Kill Bill

Film américain de Quentin Tarantino

Avec Uma Thurman,Lucy Lu, Vivica A Fox, David Carradine





Par Clémentine Gallot
 
Sortie le 26-11-2003

Durée: 1h52

 

Kill Bill ou la giclée de ketchup émotionnelle qui fait déborder le verre de saké.

Six années après Jackie Brown, Quentin Tarantino récupère Uma Thurman, survivante de Pulp Fiction, et exp(l)ose un portrait sidérant de " la Mariée assassinée par ses collègues ".
Voici Uma ressuscitée, bien fraîche, changée en hallebardière vindicative; elle a troqué sa robe de tulle contre une combi jaune poussin qui fait mal aux yeux. Moins insoutenable que Reservoir dogs, Kill Bill est avant tout efficace.

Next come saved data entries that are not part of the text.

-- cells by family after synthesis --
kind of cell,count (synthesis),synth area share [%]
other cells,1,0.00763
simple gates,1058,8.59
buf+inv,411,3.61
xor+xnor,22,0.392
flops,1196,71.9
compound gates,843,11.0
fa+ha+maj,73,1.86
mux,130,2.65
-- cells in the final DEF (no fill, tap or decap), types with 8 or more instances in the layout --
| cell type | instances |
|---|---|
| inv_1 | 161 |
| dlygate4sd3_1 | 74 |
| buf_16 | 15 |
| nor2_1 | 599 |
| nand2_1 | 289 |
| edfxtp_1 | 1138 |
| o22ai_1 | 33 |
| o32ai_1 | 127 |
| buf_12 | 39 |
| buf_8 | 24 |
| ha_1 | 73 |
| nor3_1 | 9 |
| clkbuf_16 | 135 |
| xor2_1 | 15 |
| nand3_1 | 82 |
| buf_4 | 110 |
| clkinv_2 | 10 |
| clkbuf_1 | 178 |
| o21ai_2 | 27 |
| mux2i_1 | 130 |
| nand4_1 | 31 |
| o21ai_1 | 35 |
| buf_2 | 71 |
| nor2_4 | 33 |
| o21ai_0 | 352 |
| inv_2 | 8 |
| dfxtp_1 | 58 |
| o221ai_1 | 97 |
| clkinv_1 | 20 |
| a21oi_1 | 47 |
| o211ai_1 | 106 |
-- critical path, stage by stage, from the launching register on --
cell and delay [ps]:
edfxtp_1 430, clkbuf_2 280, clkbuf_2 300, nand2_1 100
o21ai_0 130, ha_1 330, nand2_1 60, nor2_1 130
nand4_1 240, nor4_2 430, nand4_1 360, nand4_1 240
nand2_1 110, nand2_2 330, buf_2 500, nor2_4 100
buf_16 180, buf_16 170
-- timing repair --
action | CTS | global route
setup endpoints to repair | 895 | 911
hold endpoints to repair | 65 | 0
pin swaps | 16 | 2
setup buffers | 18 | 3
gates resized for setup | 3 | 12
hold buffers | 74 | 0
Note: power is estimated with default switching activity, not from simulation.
$ cat config.mk
export PLATFORM = sky130hd
export DESIGN_NAME = inverter_response_frame_decoder_unit
export DESIGN_NICKNAME = d
export VERILOG_FILES = /design/src/design/irfd_pkg.sv /design/src/design/inverter_response_frame_decoder_unit.sv
export SDC_FILE = /design/constraint.sdc
export NUM_CORES = 2
export LEC_CHECK = 0
export BUFFER_PORTS_ARGS = -buffer_cell sky130_fd_sc_hd__buf_2
export CAP_MARGIN = 5
export CORE_ASPECT_RATIO = 2
export CORE_MARGIN = 3
export CORE_UTILIZATION = 65
export DETAILED_ROUTE_END_ITERATION = 8
export GPL_TIMING_DRIVEN = 0
export PLACE_DENSITY_LB_ADDON = 0.15
export SLEW_MARGIN = 20
export SYNTH_ARGS = -nofsm -noshare
export SYNTH_HDL_FRONTEND = slang
export SYNTH_SLANG_ARGS = --single-unit
$ cat constraint.sdc
create_clock -name aclk -period 8.3 [get_ports aclk]
set_clock_uncertainty 0.05 [all_clocks]
set_input_delay 0.83 -clock aclk [delete_from_list [all_inputs] [get_ports aclk]]
set_output_delay 0.83 -clock aclk [all_outputs]
set_load 0.02 [all_outputs]
[src/hw/rtl/mau_pkg.sv]
`timescale 1ns / 1ps
// ----------------------------------------------------------------------------
// mau_pkg: shared types and constants of the matrix arithmetic unit
// Matrix size, fixed-point format, operation codes, sequencer states and the
// command record passed from the front end to the execution side.
// ----------------------------------------------------------------------------
package mau_pkg;

  // matrix geometry and number format
  localparam int unsigned DIM       = 4;
  localparam int unsigned FRAC_BITS = 16;
  localparam int unsigned WORD_W    = 32;
  localparam int unsigned IDX_W     = $clog2(DIM);
  localparam int unsigned ELEMS     = DIM * DIM;
  localparam int unsigned ADDR_W    = $clog2(ELEMS);

  // multiply datapath widths
  localparam int unsigned PROD_W = 2 * WORD_W;
  localparam int unsigned ACC_W  = PROD_W + $clog2(DIM);
  localparam int unsigned PRE_W  = ACC_W - FRAC_BITS;

  // command queue depth
  localparam int unsigned QDEPTH = 2;
  localparam int unsigned QPTR_W = $clog2(QDEPTH);
  localparam int unsigned QCNT_W = $clog2(QDEPTH + 1);

  localparam logic [IDX_W-1:0] IDX_MAX = IDX_W'(DIM - 1);

  // saturation limits
  localparam logic [WORD_W-1:0] WORD_MAX = {1'b0, {(WORD_W - 1){1'b1}}};
  localparam logic [WORD_W-1:0] WORD_MIN = {1'b1, {(WORD_W - 1){1'b0}}};

  // operation register codes
  typedef enum logic [1:0] {
    OP_MUL   = 2'd0,
    OP_ADD   = 2'd1,
    OP_SUB   = 2'd2,
    OP_TRANS = 2'd3
  } mau_op_e;

  // store select of an input element
  typedef enum logic {
    KIND_LEFT  = 1'b0,
    KIND_RIGHT = 1'b1
  } mau_kind_e;

  // execution sequencer states
  typedef enum logic [2:0] {
    ST_IDLE,
    ST_READ,
    ST_MUL,
    ST_ACC,
    ST_EVAL
  } mau_state_e;

  // classified input item
  typedef struct packed {
    logic                 wr_left;
    logic                 wr_right;
    logic [ADDR_W-1:0]    addr;
    logic [WORD_W-1:0]    value;
    logic                 start;
  } mau_cmd_t;

  // linear store address of element (row, col)
  function automatic logic [ADDR_W-1:0] mau_addr(input logic [IDX_W-1:0] row,
                                                 input logic [IDX_W-1:0] col);
    return ADDR_W'(row) * ADDR_W'(DIM) + ADDR_W'(col);
  endfunction

endpackage

[src/hw/rtl/mau_queue.sv]
`timescale 1ns / 1ps
// ----------------------------------------------------------------------------
// mau_queue: command queue between front end and execution side
// Small register FIFO so loading can continue while a result matrix drains.
// ----------------------------------------------------------------------------
module mau_queue (
  input  logic                clk_i,
  input  logic                rst_ni,
  input  logic                push_valid_i,
  output logic                push_ready_o,
  input  mau_pkg::mau_cmd_t   push_cmd_i,
  output logic                pop_valid_o,
  input  logic                pop_ready_i,
  output mau_pkg::mau_cmd_t   pop_cmd_o
);
  import mau_pkg::*;

  mau_cmd_t            entry_q [QDEPTH];
  logic [QPTR_W-1:0]   wr_ptr_q, wr_ptr_d;
  logic [QPTR_W-1:0]   rd_ptr_q, rd_ptr_d;
  logic [QCNT_W-1:0]   count_q, count_d;
  logic                push, pop;

  assign push_ready_o = (count_q != QCNT_W'(QDEPTH));
  assign pop_valid_o  = (count_q != '0);
  assign push         = push_valid_i && push_ready_o;
  assign pop          = pop_valid_o && pop_ready_i;
  assign pop_cmd_o    = entry_q[rd_ptr_q];

  // pointer and fill update
  always_comb begin
    wr_ptr_d = wr_ptr_q;
    rd_ptr_d = rd_ptr_q;
    count_d  = count_q;
    if (push) begin
      wr_ptr_d = (wr_ptr_q == QPTR_W'(QDEPTH - 1)) ? '0 : wr_ptr_q + 1'b1;
    end
    if (pop) begin
      rd_ptr_d = (rd_ptr_q == QPTR_W'(QDEPTH - 1)) ? '0 : rd_ptr_q + 1'b1;
    end
    case ({push, pop})
      2'b10:   count_d = count_q + 1'b1;
      2'b01:   count_d = count_q - 1'b1;
      default: count_d = count_q;
    endcase
  end

  always_ff @(posedge clk_i or negedge rst_ni) begin
    if (!rst_ni) begin
      wr_ptr_q <= '0;
      rd_ptr_q <= '0;
      count_q  <= '0;
    end else begin
      wr_ptr_q <= wr_ptr_d;
      rd_ptr_q <= rd_ptr_d;
      count_q  <= count_d;
    end
  end

  // entry storage
  always_ff @(posedge clk_i) begin
    if (push) begin
      entry_q[wr_ptr_q] <= push_cmd_i;
    end
  end

endmodule

[config.mk]
export PLATFORM = sky130hd
export DESIGN_NAME = mau_queue
export DESIGN_NICKNAME = d
export VERILOG_FILES = /design/src/hw/rtl/mau_pkg.sv /design/src/hw/rtl/mau_queue.sv
export SDC_FILE = /design/constraint.sdc
export NUM_CORES = 1
export LEC_CHECK = 0
export BUFFER_PORTS_ARGS = -buffer_cell sky130_fd_sc_hd__buf_2
export CORE_MARGIN = 5
export CORE_UTILIZATION = 45
export DETAILED_ROUTE_END_ITERATION = 10
export GPL_ROUTABILITY_DRIVEN = 0
export PLACE_DENSITY = 0.82
export SYNTH_ARGS = -nofsm -noshare
export SYNTH_HDL_FRONTEND = slang
export SYNTH_SLANG_ARGS = --single-unit
[constraint.sdc]
create_clock -name clk_i -period 2.6 [get_ports clk_i]
set_input_delay 0.52 -clock clk_i [delete_from_list [all_inputs] [get_ports clk_i]]
set_output_delay 0.52 -clock clk_i [all_outputs]
set_load 0.02 [all_outputs]
* Yosys cells after proc, flatten, opt, wreduce, memory -nomap -nowiden
Memory sizes are Yosys's and may differ from the RTL's. Cells that the tools add are included.
Storage, ports and cells: bits in read-only memories 0, memories kept 1, input port bits 43, output and inout port bits 41, register bits after elaboration 4, latch bits 0, RAM bits 78, logic and storage cells 20
Memories:
- entry_q | words 2, width 39, read ports 1, clocked after Yosys merged registers in 0, wr ports 1, line mau_queue.sv:18 | mau_cmd_t entry_q [QDEPTH];
Operators by class: equality and inequality tests 3, add/sub/neg operators 4, divide/modulo/power cells 0, mux-type cells 5, order comparisons 0, reduce and logical (&&, ||, !) cells 4, shifts and indexed selects 0, multiply operators 0, bitwise gates (word level) 0
Operators with widths (count):
- $mux W1 | 4
- $pmux W2 S2 | 1
- $reduce_bool A2 Y1 | 2
- $add A1 B1 Y1 const B | 2
- $add A2 B1 Y2 const B | 1
- $eq A2 B1 Y1 const B | 1
- $eq A2 B2 Y1 const B | 1
- $logic_and A1 B1 Y1 | 2
- $ne A2 B2 Y1 const B | 1
- $sub A2 B1 Y2 const B | 1

* Logic depth before layout (Yosys ltp)
depth in word-level cells 4, gate-level depth with buffers 6, gate-level depth less buffers 6

* Least setup slack after synthesis
OpenSTA, ideal clock, no wires.
path type register -> register, start register count_q[0], end memory entry_q[0][0] (netlist bit), enable pin, setup time 0.435 ns, arrival 2.450 ns, slack -0.286 ns, data required time 2.165 ns, clock period less this slack 2.886 ns, cell stages (with the launch flop) 4, cells stage by stage dfrtp_1 -> nand2b_1 -> nand2_1 -> nor2_1
Between the ends: word-level cells in the longest chain between the ends 4
Ends and longest elaborated chain:
- from (decl) | line mau_queue.sv:21 | logic [QCNT_W-1:0] count_q, count_d;
- from (signal assigned) | line mau_queue.sv:56 | count_q <= count_d;
- $ne A2 B2 Y1 | line mau_queue.sv:24 | assign push_ready_o = (count_q != QCNT_W'(QDEPTH));
- named net push_ready_o | line mau_queue.sv:10 | output logic push_ready_o,
- $logic_and A1 B1 Y1 | line mau_queue.sv:26 | assign push = push_valid_i && push_ready_o;
- $mux W1 | line mau_queue.sv:62 | if (push) begin
- $mux W1 (implied by the code) | line mau_queue.sv:63 | entry_q[wr_ptr_q] <= push_cmd_i;
- to (decl) | line mau_queue.sv:18
The timed path passes the listed nets, and every way through them passes these cells.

La Uma à son Bibill, minable et grandiose au volant de son Pussy Wagon, aussi habile au maniement de la poêle à frire, que du coupe-coupe ou de la savate, est plus hargneuse qu’Aragorn, plus sexy que Bilbo. Le sang gargouille et les membres sont tranchés.
Hommage pastiche aux héros d’enfance de Tarantino, le film, qui déploie des figures dupliquées et filtrées par la culture pop US, est une relecture qui emprunte, pèle mêle, aux westerns spaghettis, aux Shaw Brothers, aux Yakusas, aux séries B, et aux films d’animation avec collégiennes sanguinaires en socquettes blanches. La structure basique est celle du kung-fu, cependant l’usage des chapitres vrille la temporalité et provoque l’éclatement de la ligne narrative.
Découvrir les rôles secondaires (Lucy Liu, Michael Madsen, David Carradine...) est un plaisir sacré qui ravira les aficionados. Le film vaut son pesant de sushis rien que pour ses musiques démentes et ses clins d’½il cyniques (à noter le romantique "Bang Bang my baby shot me down").

Tant d’agitation réveille, épuise, et rend fiévreux: mais force est de constater une certaine circularité, car, finalement, on a beau sonder et tâter la carcasse de Bill, ça sonne creux. En attendant, " tareta gueule à la récré et serre les fesses !" : ce n’est que le premier volume.